In September 2014, Euro-Mediterranean Human Rights Monitor revealed information about the fate of hundreds of migrants after their ship wrecked in the Mediterranean.

=== Arbitrary detention ===
In April 2021, a group of 22 influential academics signed a Euro-Mediterranean Human Rights Monitor petition demanding that the government of Saudi Arabia release former minister Abdulaziz Al-Dakhil.

In July 2020, Euro-Mediterranean Human Rights Monitor released a report on Jordanian government measures against teachers, including arresting teachers’ syndicate leaders and shutting down the syndicate.

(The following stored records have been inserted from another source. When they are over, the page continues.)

`src/rtl/axi_ad9364_chk_cmp.sv`:
```
// Per-channel comparator: flags whether one I/Q pair equals pattern phase A or phase B.
module axi_ad9364_chk_cmp #(
  parameter logic [11:0] PAT_IA = 12'o2064,
  parameter logic [11:0] PAT_QA = 12'o1753,
  parameter logic [11:0] PAT_IB = 12'o4402,
  parameter logic [11:0] PAT_QB = 12'o1337
) (
  input  logic [11:0] data_i,
  input  logic [11:0] data_q,
  output logic        match_a,
  output logic        match_b
);

  assign match_a = (data_i == PAT_IA) && (data_q == PAT_QA);
  assign match_b = (data_i == PAT_IB) && (data_q == PAT_QB);

endmodule

```
`config.mk`:
```
export PLATFORM = sky130hd
export DESIGN_NAME = axi_ad9364_chk_cmp
export DESIGN_NICKNAME = d
export VERILOG_FILES = /design/src/rtl/axi_ad9364_chk_cmp.sv
export SDC_FILE = /design/constraint.sdc
export NUM_CORES = 1
export LEC_CHECK = 0
export CAP_MARGIN = 10
export CELL_PAD_IN_SITES_DETAIL_PLACEMENT = 1
export CELL_PAD_IN_SITES_GLOBAL_PLACEMENT = 1
export CORE_AREA = 2 2 39 41
export DETAILED_ROUTE_END_ITERATION = 16
export DIE_AREA = 0 0 41 43
export PLACE_DENSITY_LB_ADDON = 0.1
export SLEW_MARGIN = 20
export SYNTH_ARGS = -nofsm -noshare
export SYNTH_HDL_FRONTEND = slang
export SYNTH_SLANG_ARGS = --single-unit
```
`constraint.sdc`:
```
create_clock -name vclk -period 6.75
set_clock_uncertainty 0.2 [all_clocks]
set_input_delay 1.35 -clock vclk [all_inputs]
set_output_delay 1.35 -clock vclk [all_outputs]
set_load 0.03 [all_outputs]
```
==> results of run 1 <==
[synth_stat cells, drive strengths merged]
master  instances  area [µm²]
nand2           1       3.750
nand3           1       5.000
nand4           1       6.260
nand4b          2       17.52
nor4            2       25.02
or3             1       6.260
or3b            1       8.760
or4             3       26.27
or4b            1       10.01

In March, 2021, Euro-Mediterranean Human Rights Monitor sent a letter to UK authorities signed by 15 UK MPs and peers to highlight the case of Michael Smith who is detained in Dubai. The Independent quoted Tanya Newbury-Smith, a Euro-Mediterranean Human Rights Monitor trustee, as saying: "There has been strong backlash against Dubai over its detention and treatment of Princess Latifa, and her case is one of many."

=== Treatment of civilians during armed conflict ===
On May 24, 2022, Euro-Mediterranean Human Rights Monitor and UN Women Palestine organized an art exhibition, titled "I am 22, I lost 22 people," showing paintings made by a survivor of an Israeli airstrike on Gaza during the Israeli military attack on the Strip in May 2021. The survivor, Zainab Al-Qolaq, displayed the suffering she had experienced from the moment her house was bombed and her 12-hour stay under the rubble until she found out that she had lost 22 members of her family, in addition to the internal struggles she has been facing since that time.

Euro-Mediterranean Human Rights Monitor and UN Women Palestine released a booklet that gathered al-Qolaq's paintings and texts describing the psychological impact of the incident and presenting information about the targeting of the al-Qolaq family house.